Oddly, I keep recalling the I Love Lucy candy on the conveyor belt scene. Normally conversation at home runs between us at an easy pace, but lately, I feel like Lucy, overwhelmed by the speed of the chocolates rolling by, having to stuff them relentlessly into my mouth just to keep up.

My daughter is 21 and has moved in with us temporarily after having lost her retail job in the city. She doesn’t enjoy small town living — already there was nowhere to go and nothing to do — but she’s resigned to it now, the endless loops of daily life. We make meals, do laundry, walk the dog, read books, watch our favorite series. She found temp job here — 3rd shift packaging — so at 10 pm she and I do the 20-minute drive to the factory in silence — we’re all talked out for the day. In the early morning when I drive to pick her up, the horizon smudges from dark sky to smokey grey to a muted blue with some bright pinks mixed in, dense clouds stretched like taffy across the sky. We return home in peaceful silence — she is exhausted. I will never tell her that these short commutes together feel like a mothering bonus round: I get to keep her close, and safe, to know her routines once again.

I text or call my mother most days; each exchange simmers in my gut, stirred with the spices of frustration and anger. She is 83 and lives three hours away in a senior apartment building on lockdown, yet she refuses to follow the rules. She shops the grocery store every few days and refuses to cancel appointments with the ophthalmologist, the dermatologist, the orthopedist. “Can’t these wait a month or two?” I scold. Her response is a clipped, “My health is important. I’m not stupid.” After we speak, I usually clamor around in the kitchen, banging pans or scrubbing counters with a vengeance.

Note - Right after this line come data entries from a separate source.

## src/rtl/eth_helper_pkg.sv

```systemverilog
// Shared types and helpers for the Ethernet stream arbiter.
//   arb_state_t : arbiter FSM states (IDLE, GRANT)
//   SKID_DEPTH  : number of entries in the output skid buffer
//   MAX_SRC     : largest supported source count (sizes rr_pick arguments)
//   rr_pick     : index of the first requester at or after ptr, modulo num_src
package eth_helper_pkg;

    typedef enum logic {
        IDLE  = 1'b0,
        GRANT = 1'b1
    } arb_state_t;

    localparam int SKID_DEPTH = 2;
    localparam int MAX_SRC    = 8;

    function automatic logic [2:0] rr_pick(
        input logic [MAX_SRC-1:0] req,
        input logic [2:0]         ptr,
        input int                 num_src
    );
        logic [2:0] pick;
        logic       found;
        int         idx;
        pick  = '0;
        found = 1'b0;
        for (int i = 0; i < MAX_SRC; i++) begin
            if (i < num_src) begin
                // ptr < num_src and i < num_src, so one subtraction wraps it
                idx = int'(ptr) + i;
                if (idx >= num_src) idx = idx - num_src;
                if (!found && req[idx]) begin
                    pick  = 3'(idx);
                    found = 1'b1;
                end
            end
        end
        return pick;
    endfunction

endpackage

```

## src/rtl/eth_stream_arbiter_if.sv

```systemverilog
// Handshake bundle between the AXI-snoop source channels, the arbiter and
// the Ethernet TX AXI4-Stream sink.
//   src_valid/src_in_progress/src_last/src_data : per-source stream inputs
//   src_ready                                   : per-source grant/ready
//   m_axis_t*                                   : merged AXI4-Stream output
// Modport master is the arbiter (drives src_ready and m_axis); modport slave
// is the surrounding environment (sources plus downstream sink).
interface eth_stream_arbiter_if #(
    parameter int DATA_WIDTH = 128,
    parameter int NUM_SRC    = 5,
    parameter int DEST_WIDTH = $clog2(NUM_SRC)
);
    logic [NUM_SRC-1:0]            src_valid;
    logic [NUM_SRC-1:0]            src_in_progress;
    logic [NUM_SRC-1:0]            src_last;
    logic [NUM_SRC*DATA_WIDTH-1:0] src_data;
    logic [NUM_SRC-1:0]            src_ready;

    logic [DATA_WIDTH-1:0]         m_axis_tdata;
    logic                          m_axis_tvalid;
    logic                          m_axis_tlast;
    logic [DEST_WIDTH-1:0]         m_axis_tdest;
    logic                          m_axis_tready;

    modport master (
        input  src_valid, src_in_progress, src_last, src_data, m_axis_tready,
        output src_ready, m_axis_tdata, m_axis_tvalid, m_axis_tlast, m_axis_tdest
    );

    modport slave (
        output src_valid, src_in_progress, src_last, src_data, m_axis_tready,
        input  src_ready, m_axis_tdata, m_axis_tvalid, m_axis_tlast, m_axis_tdest
    );
endinterface

```

## src/rtl/eth_stream_skid_buf.sv

```systemverilog
// Two-entry registered skid buffer (FIFO). Output is always taken from a
// register, so a beat written in cycle n is presented in cycle n+1.
//   clk, reset          : clock, async active-high reset
//   in_valid/in_ready   : write side; in_ready = not full
//   in_data             : {data, last, dest} word
//   out_valid/out_ready : read side
//   out_data            : head entry
module eth_stream_skid_buf
    import eth_helper_pkg::*;
#(
    parameter int WIDTH = 132
) (
    input  logic             clk,
    input  logic             reset,
    input  logic             in_valid,
    output logic             in_ready,
    input  logic [WIDTH-1:0] in_data,
    output logic             out_valid,
    input  logic             out_ready,
    output logic [WIDTH-1:0] out_data
);
    logic [WIDTH-1:0] mem_q [SKID_DEPTH];
    logic [WIDTH-1:0] mem_d [SKID_DEPTH];
    logic             wr_ptr_q, wr_ptr_d;
    logic             rd_ptr_q, rd_ptr_d;
    logic [1:0]       count_q, count_d;
    logic             push, pop;

    assign in_ready  = (count_q != 2'(SKID_DEPTH));
    assign out_valid = (count_q != 2'd0);
    assign out_data  = mem_q[rd_ptr_q];
    assign push      = in_valid & in_ready;
    assign pop       = out_valid & out_ready;

    always_comb begin
        mem_d    = mem_q;
        wr_ptr_d = wr_ptr_q;
        rd_ptr_d = rd_ptr_q;
        count_d  = count_q;
        if (push) begin
            mem_d[wr_ptr_q] = in_data;
            wr_ptr_d        = ~wr_ptr_q;
        end
        if (pop) rd_ptr_d = ~rd_ptr_q;
        case ({push, pop})
            2'b10:   count_d = count_q + 2'd1;
            2'b01:   count_d = count_q - 2'd1;
            default: count_d = count_q;
        endcase
    end

    always_ff @(posedge clk or posedge reset) begin
        if (reset) begin
            for (int i = 0; i < SKID_DEPTH; i++) mem_q[i] <= '0;
            wr_ptr_q <= 1'b0;
            rd_ptr_q <= 1'b0;
            count_q  <= 2'd0;
        end else begin
            mem_q    <= mem_d;
            wr_ptr_q <= wr_ptr_d;
            rd_ptr_q <= rd_ptr_d;
            count_q  <= count_d;
        end
    end
endmodule

```

## src/rtl/eth_stream_arbiter.sv

```systemverilog
// Round-robin packet arbiter merging NUM_SRC AXI-snoop channel streams into
// one AXI4-Stream toward Ethernet TX. A grant is held for a whole packet.
//   clk, reset : clock, async active-high reset
//   bus        : eth_stream_arbiter_if.master (source streams + m_axis)
//   proto_err  : sticky flag for a source dropping in_progress mid-packet
//   pkt_count, beat_count : output packet/beat counters, present only when
//                           ETH_STREAM_ARB_STATS_EN is defined
//
// state | meaning
// IDLE  | no grant; pick next requester from rr_ptr
// GRANT | grant held until the granted source's last beat is accepted
module eth_stream_arbiter
    import eth_helper_pkg::*;
#(
    parameter int DATA_WIDTH = 128,
    parameter int NUM_SRC    = 5,
    parameter int DEST_WIDTH = $clog2(NUM_SRC)
) (
    input  logic                 clk,
    input  logic                 reset,
    eth_stream_arbiter_if.master bus,
    output logic                 proto_err
`ifdef ETH_STREAM_ARB_STATS_EN
    ,
    output logic [31:0]          pkt_count,
    output logic [31:0]          beat_count
`endif
);
    localparam int SKID_W = DATA_WIDTH + 1 + DEST_WIDTH;

    arb_state_t            state_q, state_d;
    logic [DEST_WIDTH-1:0] grant_q, grant_d;
    logic [DEST_WIDTH-1:0] rr_ptr_q, rr_ptr_d;
    logic                  started_q, started_d;
    logic                  proto_err_q, proto_err_d;

    logic                  sel_valid, sel_last, sel_in_prog;
    logic [DATA_WIDTH-1:0] sel_data;
    logic                  skid_in_ready, skid_out_valid, src_beat;
    logic [SKID_W-1:0]     skid_out_data;
    logic [DEST_WIDTH-1:0] grant_pick, rr_next;

    assign sel_valid   = bus.src_valid[grant_q];
    assign sel_last    = bus.src_last[grant_q];
    assign sel_in_prog = bus.src_in_progress[grant_q];
    assign sel_data    = bus.src_data[int'(grant_q)*DATA_WIDTH +: DATA_WIDTH];
    assign src_beat    = (state_q == GRANT) && sel_valid && skid_in_ready;
    assign grant_pick  = DEST_WIDTH'(rr_pick(MAX_SRC'(bus.src_valid), 3'(rr_ptr_q), NUM_SRC));
    assign rr_next     = (grant_q == DEST_WIDTH'(NUM_SRC - 1)) ? '0 : grant_q + 1'b1;

    always_comb begin
        bus.src_ready = '0;
        if (state_q == GRANT) bus.src_ready[grant_q] = skid_in_ready;
    end

    always_comb begin
        state_d     = state_q;
        grant_d     = grant_q;
        rr_ptr_d    = rr_ptr_q;
        started_d   = started_q;
        proto_err_d = proto_err_q;
        case (state_q)
            IDLE: begin
                if (|bus.src_valid) begin
                    grant_d   = grant_pick;
                    started_d = 1'b0;
                    state_d   = GRANT;
                end
            end
            GRANT: begin
                if (src_beat) begin
                    started_d = 1'b1;
                    if (sel_last) begin
                        rr_ptr_d = rr_next;
                        state_d  = IDLE;
                    end
                end
                // Only judged once the packet has started; the beat carrying
                // last may legitimately arrive with in_progress already low.
                if (started_q && !sel_in_prog && !(src_beat && sel_last)) proto_err_d = 1'b1;
                if (started_q && !sel_valid && !sel_in_prog) proto_err_d = 1'b1;
            end
            default: state_d = IDLE;
        endcase
    end

    always_ff @(posedge clk or posedge reset) begin
        if (reset) begin
            state_q     <= IDLE;
            grant_q     <= '0;
            rr_ptr_q    <= '0;
            started_q   <= 1'b0;
            proto_err_q <= 1'b0;
        end else begin
            state_q     <= state_d;
            grant_q     <= grant_d;
            rr_ptr_q    <= rr_ptr_d;
            started_q   <= started_d;
            proto_err_q <= proto_err_d;
        end
    end

    assign proto_err = proto_err_q;

    eth_stream_skid_buf #(.WIDTH(SKID_W)) u_skid (
        .clk       (clk),
        .reset     (reset),
        .in_valid  (src_beat),
        .in_ready  (skid_in_ready),
        .in_data   ({sel_data, sel_last, grant_q}),
        .out_valid (skid_out_valid),
        .out_ready (bus.m_axis_tready),
        .out_data  (skid_out_data)
    );

    assign bus.m_axis_tvalid = skid_out_valid;
    assign {bus.m_axis_tdata, bus.m_axis_tlast, bus.m_axis_tdest} = skid_out_data;

`ifdef ETH_STREAM_ARB_STATS_EN
    logic        out_xfer;
    logic [31:0] pkt_count_q, pkt_count_d;
    logic [31:0] beat_count_q, beat_count_d;

    assign out_xfer = skid_out_valid & bus.m_axis_tready;

    always_comb begin
        pkt_count_d  = pkt_count_q;
        beat_count_d = beat_count_q;
        if (out_xfer) begin
            beat_count_d = beat_count_q + 32'd1;
            if (bus.m_axis_tlast) pkt_count_d = pkt_count_q + 32'd1;
        end
    end

    always_ff @(posedge clk or posedge reset) begin
        if (reset) begin
            pkt_count_q  <= '0;
            beat_count_q <= '0;
        end else begin
            pkt_count_q  <= pkt_count_d;
            beat_count_q <= beat_count_d;
        end
    end

    assign pkt_count  = pkt_count_q;
    assign beat_count = beat_count_q;
`endif
endmodule

```

## src/flat_wrapper.sv

```systemverilog
// flat-port wrapper written by rule: the top's interface ports become plain ports
module eth_stream_arbiter_flat import eth_helper_pkg::*;
#(
    parameter int DATA_WIDTH = 128,
    parameter int NUM_SRC    = 5,
    parameter int DEST_WIDTH = $clog2(NUM_SRC)
)
  (clk, reset, proto_err, bus_src_valid, bus_src_in_progress, bus_src_last, bus_src_data, bus_m_axis_tready, bus_src_ready, bus_m_axis_tdata, bus_m_axis_tvalid, bus_m_axis_tlast, bus_m_axis_tdest);
  eth_stream_arbiter_if #(.DATA_WIDTH(DATA_WIDTH), .NUM_SRC(NUM_SRC), .DEST_WIDTH(DEST_WIDTH)) bus_i ();
  input  logic clk;
  input  logic reset;
  output logic proto_err;
  input wire logic [$bits(bus_i.src_valid)-1:0] bus_src_valid;
  input wire logic [$bits(bus_i.src_in_progress)-1:0] bus_src_in_progress;
  input wire logic [$bits(bus_i.src_last)-1:0] bus_src_last;
  input wire logic [$bits(bus_i.src_data)-1:0] bus_src_data;
  input wire logic [$bits(bus_i.m_axis_tready)-1:0] bus_m_axis_tready;
  output wire logic [$bits(bus_i.src_ready)-1:0] bus_src_ready;
  output wire logic [$bits(bus_i.m_axis_tdata)-1:0] bus_m_axis_tdata;
  output wire logic [$bits(bus_i.m_axis_tvalid)-1:0] bus_m_axis_tvalid;
  output wire logic [$bits(bus_i.m_axis_tlast)-1:0] bus_m_axis_tlast;
  output wire logic [$bits(bus_i.m_axis_tdest)-1:0] bus_m_axis_tdest;
  assign bus_i.src_valid = bus_src_valid;
  assign bus_i.src_in_progress = bus_src_in_progress;
  assign bus_i.src_last = bus_src_last;
  assign bus_i.src_data = bus_src_data;
  assign bus_i.m_axis_tready = bus_m_axis_tready;
  assign bus_src_ready = bus_i.src_ready;
  assign bus_m_axis_tdata = bus_i.m_axis_tdata;
  assign bus_m_axis_tvalid = bus_i.m_axis_tvalid;
  assign bus_m_axis_tlast = bus_i.m_axis_tlast;
  assign bus_m_axis_tdest = bus_i.m_axis_tdest;
  eth_stream_arbiter #(.DATA_WIDTH(DATA_WIDTH), .NUM_SRC(NUM_SRC), .DEST_WIDTH(DEST_WIDTH)) u_core (.clk(clk), .reset(reset), .bus(bus_i), .proto_err(proto_err));
endmodule
```

## config.mk

```make
export PLATFORM = sky130hd
export DESIGN_NAME = eth_stream_arbiter_flat
export DESIGN_NICKNAME = d
export VERILOG_FILES = /design/src/rtl/eth_helper_pkg.sv /design/src/rtl/eth_stream_arbiter_if.sv /design/src/rtl/eth_stream_skid_buf.sv /design/src/rtl/eth_stream_arbiter.sv /design/src/flat_wrapper.sv
export SDC_FILE = /design/constraint.sdc
export NUM_CORES = 1
export LEC_CHECK = 0
export ABC_CLOCK_PERIOD_IN_PS = 17000
export CAP_MARGIN = 25
export CORE_AREA = 8 8 308 310
export DETAILED_ROUTE_END_ITERATION = 8
export DIE_AREA = 0 0 316 318
export HOLD_SLACK_MARGIN = 0.08
export PLACE_DENSITY = 0.5
export SYNTH_ARGS = -nofsm -noshare
export SYNTH_HDL_FRONTEND = slang
export SYNTH_SLANG_ARGS = --single-unit
export TNS_END_PERCENT = 100
```

## constraint.sdc

```tcl
create_clock -name clk -period 17 [get_ports clk]
set_input_delay 2.55 -clock clk [delete_from_list [all_inputs] [get_ports clk]]
set_output_delay 2.55 -clock clk [all_outputs]
set_load 0.03 [all_outputs]
```

==> results of run 1 <==
==> routing by layer <==
metal | global-route usage (%) | wire, um | up-vias
met1 | 18.86 | 33650 | 8315
met5 | 0 | 35 | -
li1 | - | - | 7725
met2 | 27.90 | 41740 | 652
met4 | 5.051 | 2523 | 6
met3 | 4.223 | 6667 | 100
==> synthesized netlist by cell type, types with 6 or more instances <==
library cell | number | share of area (%)
a31oi_1 | 51 | 1.8
a21o_1 | 8 | 0.34
o21ai_0 | 12 | 0.34
a211oi_1 | 6 | 0.25
mux4_2 | 51 | 6.5
o22ai_1 | 82 | 2.9
mux2_1 | 125 | 8.0
xnor2_1 | 10 | 0.50
nand2_1 | 21 | 0.45
a21oi_1 | 188 | 5.3
nor2_1 | 197 | 4.2
inv_1 | 14 | 0.30
buf_1 | 10 | 0.21
mux2_2 | 178 | 11
buf_2 | 54 | 1.5
dfrtp_1 | 277 | 39
nor2b_1 | 59 | 2.1
ha_1 | 12 | 0.85
mux2i_1 | 87 | 4.9
a22oi_1 | 81 | 3.4
nand2b_1 | 6 | 0.21
nand3_1 | 6 | 0.17
clkbuf_1 | 91 | 1.9
==> flip-flops by register name, summed over array words and instances, names as in the netlist, 2 cells and up <==
register / count
u_core.u_skid.mem_q: 264
u_core.rr_ptr_q: 3
u_core.grant_q: 3
u_core.u_skid.count_q: 2
==> per-stage QoR <==
stage | std cells | instance area, sq um | setup slack (ns) | power, mW
after CTS | 3597 | 28030 | 10.24 | 5.365
after global placement | 3533 | 26700 | 10.84 | 4.423
after detailed placement | 3533 | 26700 | 10.84 | 4.477
final | 3603 | 28120 | 10.43 | 5.285
after global routing | 3602 | 28110 | 10.10 | 5.639
after floorplan | 1692 | 17660 | 6.813 | 3.214
==> critical path, cell delays in order (launching register included) <==
cell             delay, ns
dfrtp_4               0.78
buf_4                 0.65
inv_2                 0.46
buf_4                 0.40
nor4_1                0.33
clkdlybuf4s50_1       0.72
==> placed cells by master, fill, tap and decap left out, types with 5 or more instances in the layout <==
master	count
a2111oi_0	5
a211oi_1	6
a21o_1	8
a21oi_1	188
a22oi_1	81
a31oi_1	51
buf_4	26
bufinv_16	8
clkbuf_16	37
clkbuf_8	7
clkdlybuf4s50_1	796
clkinv_2	7
dfrtp_1	273
ha_1	12
inv_1	13
mux2_1	125
mux2_2	178
mux2i_1	87
mux4_2	51
nand2_1	21
nand2b_1	6
nand3_1	6
nor2_1	195
nor2b_1	56
nor3_1	5
nor4_1	5
o21ai_0	12
o22ai_1	82
xnor2_1	10
==> worst max path at each step <==
stage	end	from	cells after the start	slack (ns)
global route	bus_src_ready[1]	u_core.grant_q[0]	5	10.10
floorplan	u_core.grant_q[0]	reset	1	6.81
global placement	bus_src_ready[3]	u_core.grant_q[0]	5	10.84
finish	bus_src_ready[1]	u_core.grant_q[0]	5	10.43
CTS	bus_src_ready[3]	u_core.grant_q[0]	5	10.24
detailed placement	bus_src_ready[3]	u_core.grant_q[0]	5	10.84
==> layout make-up <==
class | instances | area (sq um)
antenna | 3 | 7.507
sequential | 277 | 6947
tap | 1176 | 1471
inverter | 16 | 67.56
multi-input combinational | 1242 | 10050
clock inverter | 16 | 286.5
fill | 9107 | 61480
clock buffer | 48 | 1037
timing repair buffer | 825 | 8245
==> report_power, final <==
group / switching, mW / total (mW) / leakage [nW] / internal (mW)
registers: 0.195 / 1.15 / 3.40 / 0.957
clock network: 0.299 / 0.848 / 0.658 / 0.550
logic: 1.87 / 3.28 / 7.16 / 1.41
total: 2.37 / 5.28 / 11.2 / 2.92
==> cell families after synthesis <==
logic type               count (synthesis)
AO/OA/AOI/OAI                          458
multiplexers                           442
AND/OR/NAND/NOR                        318
flip-flops                             277
buffers and inverters                  173
adder cells (fa/ha/maj)                 13
XOR/XNOR                                11
==> flow_metrics.env, run 1 <==
export IMPL_ant_nets=0
export IMPL_ys_ff_latch=277
export IMPL_cts_max_path_buffers=3
export IMPL_wl_per_cell_um=23.48
export IMPL_finalHoldViolCount=0
export IMPL_r2r_cells=10
export IMPL_p_per_area_nw_per_um2=188.0
export IMPL_rsz0062_at_grt="no"
export IMPL_ir_drop_mv=0.08133
export IMPL_synth_compound_area_share_pct=16.13
export IMPL_clock_skew_ns=0.01838
export IMPL_clock_latency_ns=0.53
export IMPL_async_reset_ff_share_pct=100.0
export IMPL_min_period_ns=6.567
export IMPL_core_area_sq_um=89600
export IMPL_status="complete, no violations"
export IMPL_vias_per_cell=4.662
export IMPL_rrSetupSlack_ns=12.61
export IMPL_yosys_area_share_simple_pct=8.188
export IMPL_timing_hold_worst_class="reg2reg"
export IMPL_numCtsBuffers=36
export IMPL_grt_max_degree=103
export IMPL_globalRouteOverflowTotal=0
export IMPL_tritoncts="yes"
export IMPL_htree_levels=2
export IMPL_post_cts_buffers=0
export IMPL_ys_seq_area_share_pct=39.24
export IMPL_worstMarginPinSlew_ns=1.058
export IMPL_drt_total_wl_mm=84.61
export IMPL_dr_pass1_iters=6
export IMPL_whs_path_depth=1
export IMPL_synth_cells=1692
export IMPL_clock_sinks=277
export IMPL_muxShareOfSynthArea_pct=30.83
export IMPL_hold_path_startpoint="u_core.u_skid.mem_q[93]"
export IMPL_required_ns=14.45
export IMPL_synth_flop_cell="dfrtp_1"
export IMPL_setup_tns_ns=0
export IMPL_die_x_um=316
export IMPL_antenna_found_initial=6
export IMPL_startpoint_type="register"
export IMPL_drt_iter0_drc=942
export IMPL_track_usage_pct=15.96
export IMPL_place_detailed_hpwl_mm=66.35
export IMPL_period_share_pct=38.63
export IMPL_maxSlewViolCount=0
export IMPL_grt_pass1_wl_mm=122.6
export IMPL_crit_arrival_ns=4.02
export IMPL_power_leakage_nw=11.22
export IMPL_holdPathEnd="u_core.u_skid.mem_q[93]"
export IMPL_synth_yosys_warnings=0
export IMPL_reg2reg_to="u_core.u_skid.mem_q[161]"
export IMPL_syn_num_nets=2363
export IMPL_synth_area_sq_um=17660
export IMPL_setup_viol_count_final=0
export IMPL_endpoint_kind="output port"
export IMPL_start_util_pct=19.72
export IMPL_areaGrowthSynthToFinish_pct=59.17
export IMPL_cts_resized=0
export IMPL_synth_enable_flop_cells=0
export IMPL_vias=16800
export IMPL_io_buffers=796
export IMPL_slew_headroom_pct=29.50
export IMPL_yosys_area_share_xor_xnor_pct=0.5454
export IMPL_clk_pin_slew_worst_paths_ns=0.06
export IMPL_die_area_sq_um=100500
export IMPL_synth_top_family_by_area="multiplexers"
export IMPL_place_gp_congestion=0.9339
export IMPL_avgSynthCellArea_sq_um=10.44
export IMPL_ys_types=60
export IMPL_grt_pass1_vias=18250
export IMPL_layout_nets=3069
export IMPL_synthAdderAreaFrac_pct=0.9633
export IMPL_r2r_start="u_core.grant_q[0]"
export IMPL_fin_util_pct=31.38
export IMPL_hold_slack_ns=0.4791
export IMPL_io_pins=797
export IMPL_max_freq_mhz=152.3
export IMPL_die_h_um=318
export IMPL_drive_gt1_share_pct=14.07
export IMPL_drc_errors=0
export IMPL_hold_buffers=0
export IMPL_drv_cap=0
export IMPL_crit_type="reg2out"
export IMPL_crit_fanout=42
export IMPL_rows=110
export IMPL_cts_root_buf="clkbuf_16"
Power figures use the tool's default switching activity.
==> inputs of run 2 (changes only) <==
Settings changed: ABC_CLOCK_PERIOD_IN_PS 17000 to 6300.
Clock period 17 ns to 6.3 ns, I/O delays scaled along.
==> run 2 against run 1 <==
Against the previous run:
- the run now ends with max-slew violations left
- clock power is 130% higher
- global-route usage fell by 0.25 points
- critical path type unchanged
- via count down 0.79%
- clock skew decreased by 0.0068 ns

My husband sits at the kitchen counter one afternoon and questions my mood. He knows the limitations of my complicated relationship with my mother. I make a challenging admission: it’s not that I’m afraid of my mother dying, it’s that I’m afraid if she gets sick, she will die alone; that is what scares me. “Maybe she’s earned the right to make her own decisions,” my husband suggests. I start to assemble a response, but my thoughts scatter like loose marbles.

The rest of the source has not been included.